Dataset extract:
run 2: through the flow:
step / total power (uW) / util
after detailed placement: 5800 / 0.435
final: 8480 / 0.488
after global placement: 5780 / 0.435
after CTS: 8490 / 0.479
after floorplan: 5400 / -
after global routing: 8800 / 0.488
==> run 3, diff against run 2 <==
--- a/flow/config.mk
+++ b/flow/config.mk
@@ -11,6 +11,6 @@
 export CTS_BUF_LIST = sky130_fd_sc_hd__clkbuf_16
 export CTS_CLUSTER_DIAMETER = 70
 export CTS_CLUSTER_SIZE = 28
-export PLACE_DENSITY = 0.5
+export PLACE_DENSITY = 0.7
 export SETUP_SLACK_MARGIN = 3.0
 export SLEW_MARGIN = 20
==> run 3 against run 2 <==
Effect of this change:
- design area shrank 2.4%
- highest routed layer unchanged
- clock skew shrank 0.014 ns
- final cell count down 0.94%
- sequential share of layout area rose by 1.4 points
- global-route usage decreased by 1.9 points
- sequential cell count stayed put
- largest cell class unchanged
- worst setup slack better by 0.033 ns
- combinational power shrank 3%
This design comes from an exercise in tuning for small area, a short achievable clock period and few clock cycles per item on the open sky130 flow, not from production work.
In this exercise RTL edits were held to simulation tests only and were not proved equivalent to the original.

Setup of build 84:
// single_float_add_sub
module single_float_add_sub #(
  parameter int unsigned KEPT_ALIGN_BITS = 8
) (
  input  logic             clk_i,
  input  logic             rst_ni,
  input  logic             in_valid_i,
  output logic             in_stall_o,
  input  logic             mode_i,
  input  logic [31:0] a_bits_i,
  input  logic [31:0] b_bits_i,
  output logic             out_valid_o,
  input  logic             out_stall_i,
  output logic [31:0] result_bits_o,
  output logic             range_error_o
);
  logic        v1_q, v2_q, v3_q, vo_q, vk_q;
  logic        adv, take, inc, o_load, k_load;
  logic [31:0] a1_d, a1_q, b1_d, b1_q;
  logic        az1_d, az1_q, bz1_d, bz1_q;
  logic [22:0] lf_d, lf_q;
  logic [25:0] sop_d, sop_q;
  logic [7:0]  le2_d, le2_q;
  logic        cin_d, cin_q, inv_d, inv_q, sg2_d, sg2_q, z2_d, z2_q;
  logic [25:0] mag_d, mag_q;
  logic [4:0]  lz_d, lz_q;
  logic [7:0]  le3_d, le3_q;
  logic        sg3_d, sg3_q, z3_d, z3_q;
  logic [31:0] res_d, res_q, res_k;
  logic        err_d, err_q, err_k;
  sfa_stage_a u_a (
    .mode_i, .a_bits_i, .b_bits_i,
    .a_bits_o(a1_d), .b_eff_o(b1_d), .a_zero_o(az1_d), .b_zero_o(bz1_d)
  );
  sfa_stage_b #(.KeptAlignBits(KEPT_ALIGN_BITS)) u_b (
    .a_bits_i(a1_q), .b_eff_i(b1_q), .a_zero_i(az1_q), .b_zero_i(bz1_q),
    .l_frac_o(lf_d), .s_op_o(sop_d), .cin_o(cin_d), .inv_o(inv_d),
    .l_exp_o(le2_d), .sign_o(sg2_d), .zero_op_o(z2_d)
  );
  sfa_stage_c u_c (
    .l_frac_i(lf_q), .s_op_i(sop_q), .cin_i(cin_q), .inv_i(inv_q),
    .l_exp_i(le2_q), .sign_i(sg2_q), .zero_op_i(z2_q),
    .mag_o(mag_d), .lz_o(lz_d), .l_exp_o(le3_d), .sign_o(sg3_d), .zero_op_o(z3_d)
  );
  sfa_stage_d u_d (
    .mag_i(mag_q), .lz_i(lz_q), .l_exp_i(le3_q), .sign_i(sg3_q), .zero_op_i(z3_q),
    .result_bits_o(res_d), .range_error_o(err_d)
  );
  assign adv = !vk_q;
  assign in_stall_o = vk_q;
  ...
==> flow/config.mk <==
export PLATFORM = sky130hd
export DESIGN_NAME = single_float_add_sub
export DESIGN_NICKNAME = single_float_add_sub
export VERILOG_FILES = /design/flow/design.v
export SDC_FILE = /design/flow/constraint.sdc
export NUM_CORES = 4
export LEC_CHECK = 0
export CAP_MARGIN = 20
export CORE_MARGIN = 2
export CORE_UTILIZATION = 40
export SLEW_MARGIN = 20
==> flow/constraint.sdc <==
create_clock -name core_clock -period 14.0 [get_ports {clk_i}]
set_input_delay 2.8000 -clock core_clock [delete_from_list [all_inputs] [get_ports {clk_i}]]
set_output_delay 2.8000 -clock core_clock [all_outputs]
set_load 0.01 [all_outputs]
standard.sh (not shown) runs the stock make flow with config.mk's settings and CLKGATE_MAP_FILE= SYNTH_SCRIPT=/design/flow/synth_recipe.tcl, a recipe that flattens the netlist after the stock synthesis.
==> flow/flow/run.sh <==
#!/bin/bash
# The standard layout with these changes to how it is made:
# - synthesis maps with the ABC script flow/abc.script (flow/synth.tcl);
# - timing repair aims well below the clock period (setup margin 10 ns),
#   so that the achieved period is short;
# - larger clock-tree sink clusters (fewer, shallower clock buffers);
# - buf_2 cells as the port buffers;
# - denser placement.
set -euo pipefail
here="$(cd "$(dirname "${BASH_SOURCE[0]}")" && pwd)"
export FLOW_ABC_SCRIPT="$here/abc.script"
bash standard.sh SYNTH_SCRIPT="$here/synth.tcl" \
  SETUP_SLACK_MARGIN=10 \
  CTS_CLUSTER_SIZE=25 CTS_CLUSTER_DIAMETER=200 \
  "BUFFER_PORTS_ARGS=-buffer_cell sky130_fd_sc_hd__buf_2" \
  CORE_UTILIZATION=60 PLACE_DENSITY=0.75 \
  finish > make_finish.log 2>&1
==> flow/flow/abc.script <==
strash
&get -n
&dch
&nf
&put
topo
stime -c
buffer -c
upsize -c
dnsize -c
==> flow/flow/synth.tcl <==
# The standard flow's synthesis script (synth_recipe.tcl), except that ABC maps with the
# script in flow/abc.script instead of ORFS's speed or area script. Only the
# combinational mapping changes; the registers are those of the standard
# synthesis.
proc synth {args} { yosys synth -nofsm -noshare {*}$args }
proc abc {args} {
  set i [lsearch -exact $args -script]
  if {$i >= 0} { lset args [expr {$i + 1}] $::env(FLOW_ABC_SCRIPT) }
  yosys abc {*}$args
}
source $::env(SCRIPTS_DIR)/synth.tcl
# left out here: clear keep_hierarchy, flatten, clean up, hide names made inside functions, write 1_2_yosys.v
No stage failed in build 84, and the final checks on the layout all came back clean.
Testbench counts of build 84, summed over its fixed seeds: cycles 16,032, items 16,000.
This is an optimization exercise on Yosys and OpenROAD, whose aim is a short achievable clock period and few clock cycles, not a production implementation. The RTL was checked by simulation tests, not by an equivalence proof against the original design. Power and IR drop assume default switching activity.

### config.mk
export PLATFORM = sky130hd
export DESIGN_NAME = pipeTop
export DESIGN_NICKNAME = pipeTop
export VERILOG_FILES = /design/flow/design.v
export SDC_FILE = /design/flow/constraint.sdc
export NUM_CORES = 4
export LEC_CHECK = 0
export CAP_MARGIN = 20
export CORE_MARGIN = 2
export CORE_UTILIZATION = 60
export SETUP_SLACK_MARGIN = 1.8
export SLEW_MARGIN = 20
export TNS_END_PERCENT = 5
### constraint.sdc
create_clock -name core_clock -period 4.0 [get_ports {CLK}]
set_input_delay 0.8000 -clock core_clock [delete_from_list [all_inputs] [get_ports {CLK}]]
set_output_delay 0.8000 -clock core_clock [all_outputs]
set_load 0.01 [all_outputs]
### design.v
package pipePkg;
	localparam int DATA_W     = 16;
	localparam int REG_IDX_W  = 4;
	localparam int NREG       = 16;
	localparam int IMEM_DEPTH = 64;
	localparam int OFF_W      = 10;
	localparam int OP_MOV  = 31;
	localparam int OP_SUB3 = 30;
	localparam int OP_ADD4 = 29;
	localparam int OP_ADD1 = 28;
	localparam int RA_LSB  = 4;
	localparam int XA_LSB  = 0;
	localparam int CW_W = 11;
	typedef logic [DATA_W-1:0] dataT;
	typedef logic [OFF_W-1:0]  offT;
endpackage
`timescale 1ns/1ps
module apbHostPort
(
	input  logic        CLK,
	input  logic        RSTB,
	input  logic        PSEL,
	input  logic        PENABLE,
	input  logic        PWRITE,
	input  logic [11:0] PADDR,
	input  logic [31:0] PWDATA,
	output logic [31:0] PRDATA,
	output logic        PREADY,
	output logic        PSLVERR,
	input  logic        busy,        
	input  logic        busyRd,      
	input  logic        pcFlag,      
	input  logic [15:0] rfRdata,     
	output logic [3:0]  rfRaddr,
	output logic        hostImemSetup,
	output logic        imemWe,
	output logic        rfWe,
	output logic        runStart,
	output logic [5:0]  wIdx,
	output logic [31:0] wData
);
	logic setup;
	logic inImem;
	logic inReg;
	logic isCtrl;
	logic isPc;
	logic err;
	logic wImemQ;
	logic wRegQ;
	logic wCtrlQ;
	logic [15:0] rdQ;
	logic [15:0] rdMux;
	assign setup  = PSEL & ~PENABLE;
	assign inImem = (PADDR[11:8] == 4'h0);
	assign inReg  = (PADDR[11:6] == 6'b0001_00);
	assign isCtrl = (PADDR[11:2] == 10'h080);
	assign isPc   = (PADDR[11:2] == 10'h081);
	assign err = ~(inImem | inReg | isCtrl | isPc)
		| ((inImem | inReg) & busy)
		| (isPc & PWRITE);
	assign rfRaddr = PADDR[5:2];
	assign hostImemSetup = setup & PWRITE & inImem & ~busy;
	always_comb
	begin
		if (inReg)
			rdMux = rfRdata;
		else if (isCtrl)
			rdMux = {14'b0, busyRd, busyRd};
		else if (isPc)
			rdMux = {9'b0, pcFlag, 6'b0};
		else
			rdMux = '0;
	end
	always_ff @(posedge CLK or negedge RSTB)
	begin
		if (!RSTB)
		begin
			PSLVERR <= 1'b0;
			wImemQ  <= 1'b0;
			wRegQ   <= 1'b0;
			wCtrlQ  <= 1'b0;
		end
		else
		begin
			PSLVERR <= err;
			wImemQ <= hostImemSetup;
			wRegQ  <= setup & PWRITE & inReg & ~busy;
			wCtrlQ <= setup & PWRITE & isCtrl & PWDATA[0] & ~busy;
		end
	end
	always_ff @(posedge CLK)
	begin
		rdQ   <= rdMux;
		wIdx  <= PADDR[7:2];
		wData <= PWDATA;
	end
	assign PREADY = 1'b1;
	assign PRDATA = {16'b0, rdQ};
	assign imemWe   = wImemQ;
	assign rfWe     = wRegQ;
	assign runStart = wCtrlQ;
endmodule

Exercise goal: Output the listing above word for word, from the opening line through the line that contains "- final cell count down 0.94%", and leave out everything after it.

Output for this task:
run 2: through the flow:
step / total power (uW) / util
after detailed placement: 5800 / 0.435
final: 8480 / 0.488
after global placement: 5780 / 0.435
after CTS: 8490 / 0.479
after floorplan: 5400 / -
after global routing: 8800 / 0.488
==> run 3, diff against run 2 <==
--- a/flow/config.mk
+++ b/flow/config.mk
@@ -11,6 +11,6 @@
 export CTS_BUF_LIST = sky130_fd_sc_hd__clkbuf_16
 export CTS_CLUSTER_DIAMETER = 70
 export CTS_CLUSTER_SIZE = 28
-export PLACE_DENSITY = 0.5
+export PLACE_DENSITY = 0.7
 export SETUP_SLACK_MARGIN = 3.0
 export SLEW_MARGIN = 20
==> run 3 against run 2 <==
Effect of this change:
- design area shrank 2.4%
- highest routed layer unchanged
- clock skew shrank 0.014 ns
- final cell count down 0.94%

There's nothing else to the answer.